::: SOURCE DATA

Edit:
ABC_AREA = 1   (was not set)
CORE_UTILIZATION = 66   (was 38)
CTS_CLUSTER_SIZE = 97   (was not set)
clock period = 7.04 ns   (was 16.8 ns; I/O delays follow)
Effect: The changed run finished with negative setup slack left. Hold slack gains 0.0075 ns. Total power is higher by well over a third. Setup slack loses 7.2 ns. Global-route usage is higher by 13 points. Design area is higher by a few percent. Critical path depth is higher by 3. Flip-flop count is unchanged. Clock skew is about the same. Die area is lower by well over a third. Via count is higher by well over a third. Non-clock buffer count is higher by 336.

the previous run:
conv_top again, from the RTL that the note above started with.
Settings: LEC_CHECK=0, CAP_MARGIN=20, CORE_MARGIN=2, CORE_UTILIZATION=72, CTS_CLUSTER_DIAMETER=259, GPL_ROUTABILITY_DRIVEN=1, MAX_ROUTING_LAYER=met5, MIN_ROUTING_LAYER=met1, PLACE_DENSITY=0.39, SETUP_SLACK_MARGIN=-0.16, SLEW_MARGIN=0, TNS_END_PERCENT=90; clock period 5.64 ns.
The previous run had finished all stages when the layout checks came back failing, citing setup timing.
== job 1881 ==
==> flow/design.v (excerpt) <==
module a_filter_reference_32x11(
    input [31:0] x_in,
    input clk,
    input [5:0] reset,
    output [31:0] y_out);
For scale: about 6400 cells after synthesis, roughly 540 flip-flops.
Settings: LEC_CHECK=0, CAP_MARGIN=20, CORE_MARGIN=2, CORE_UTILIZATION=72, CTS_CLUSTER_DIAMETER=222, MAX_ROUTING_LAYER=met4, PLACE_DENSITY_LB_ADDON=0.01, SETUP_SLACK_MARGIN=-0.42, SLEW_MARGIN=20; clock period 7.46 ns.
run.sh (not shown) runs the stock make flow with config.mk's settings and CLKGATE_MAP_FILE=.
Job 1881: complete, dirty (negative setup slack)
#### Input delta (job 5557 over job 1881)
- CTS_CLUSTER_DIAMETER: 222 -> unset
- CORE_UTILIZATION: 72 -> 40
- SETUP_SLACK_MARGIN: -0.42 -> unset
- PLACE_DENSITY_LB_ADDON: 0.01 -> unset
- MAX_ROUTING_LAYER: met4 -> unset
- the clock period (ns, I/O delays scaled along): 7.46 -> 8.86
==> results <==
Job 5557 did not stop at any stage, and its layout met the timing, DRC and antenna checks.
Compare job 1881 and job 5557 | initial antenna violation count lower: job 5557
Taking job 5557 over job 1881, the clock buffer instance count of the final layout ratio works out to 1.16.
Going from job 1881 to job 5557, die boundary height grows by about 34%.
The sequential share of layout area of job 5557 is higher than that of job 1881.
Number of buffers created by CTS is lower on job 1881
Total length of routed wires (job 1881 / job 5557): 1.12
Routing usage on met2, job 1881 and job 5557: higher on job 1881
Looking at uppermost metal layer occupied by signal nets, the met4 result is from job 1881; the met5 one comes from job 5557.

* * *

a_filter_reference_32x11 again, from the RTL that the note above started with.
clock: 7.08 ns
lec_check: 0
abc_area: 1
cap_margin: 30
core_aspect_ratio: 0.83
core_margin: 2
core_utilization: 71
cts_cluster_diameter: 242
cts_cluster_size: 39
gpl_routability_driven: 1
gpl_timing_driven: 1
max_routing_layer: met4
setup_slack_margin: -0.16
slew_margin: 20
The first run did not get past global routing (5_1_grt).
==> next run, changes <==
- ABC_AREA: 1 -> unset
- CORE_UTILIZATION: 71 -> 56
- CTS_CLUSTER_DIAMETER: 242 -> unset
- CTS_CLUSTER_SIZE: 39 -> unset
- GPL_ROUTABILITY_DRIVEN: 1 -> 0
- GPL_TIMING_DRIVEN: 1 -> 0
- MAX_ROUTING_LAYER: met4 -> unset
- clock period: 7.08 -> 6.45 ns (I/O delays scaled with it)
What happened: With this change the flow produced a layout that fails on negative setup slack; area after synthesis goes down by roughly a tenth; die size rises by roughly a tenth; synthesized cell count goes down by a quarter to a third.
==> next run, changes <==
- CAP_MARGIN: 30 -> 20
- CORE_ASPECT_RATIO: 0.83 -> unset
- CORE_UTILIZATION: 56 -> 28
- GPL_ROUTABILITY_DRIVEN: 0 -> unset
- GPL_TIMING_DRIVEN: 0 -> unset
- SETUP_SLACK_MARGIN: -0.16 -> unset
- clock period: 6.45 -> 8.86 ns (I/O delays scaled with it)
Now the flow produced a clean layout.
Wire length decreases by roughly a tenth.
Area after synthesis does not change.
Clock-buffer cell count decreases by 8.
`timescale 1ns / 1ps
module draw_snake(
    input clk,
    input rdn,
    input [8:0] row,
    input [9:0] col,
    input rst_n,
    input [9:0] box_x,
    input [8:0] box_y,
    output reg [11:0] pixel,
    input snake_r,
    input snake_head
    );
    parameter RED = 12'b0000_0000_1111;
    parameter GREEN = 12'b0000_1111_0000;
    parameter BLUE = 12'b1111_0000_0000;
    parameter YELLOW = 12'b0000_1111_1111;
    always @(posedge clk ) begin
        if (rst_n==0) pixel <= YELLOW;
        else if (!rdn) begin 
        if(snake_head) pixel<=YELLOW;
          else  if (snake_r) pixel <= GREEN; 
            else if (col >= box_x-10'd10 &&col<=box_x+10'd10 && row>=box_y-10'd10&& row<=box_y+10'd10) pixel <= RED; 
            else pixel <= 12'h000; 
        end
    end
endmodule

::::::

• [PROBLEM TO SOLVE]:
Everything above from the line containing "clock period = 7.04" down to the line containing "period 5.64 ns." should be copied exactly, both end lines included, and nothing else.

• [SOLVED PROBLEM]:
clock period = 7.04 ns   (was 16.8 ns; I/O delays follow)
Effect: The changed run finished with negative setup slack left. Hold slack gains 0.0075 ns. Total power is higher by well over a third. Setup slack loses 7.2 ns. Global-route usage is higher by 13 points. Design area is higher by a few percent. Critical path depth is higher by 3. Flip-flop count is unchanged. Clock skew is about the same. Die area is lower by well over a third. Via count is higher by well over a third. Non-clock buffer count is higher by 336.

the previous run:
conv_top again, from the RTL that the note above started with.
Settings: LEC_CHECK=0, CAP_MARGIN=20, CORE_MARGIN=2, CORE_UTILIZATION=72, CTS_CLUSTER_DIAMETER=259, GPL_ROUTABILITY_DRIVEN=1, MAX_ROUTING_LAYER=met5, MIN_ROUTING_LAYER=met1, PLACE_DENSITY=0.39, SETUP_SLACK_MARGIN=-0.16, SLEW_MARGIN=0, TNS_END_PERCENT=90; clock period 5.64 ns.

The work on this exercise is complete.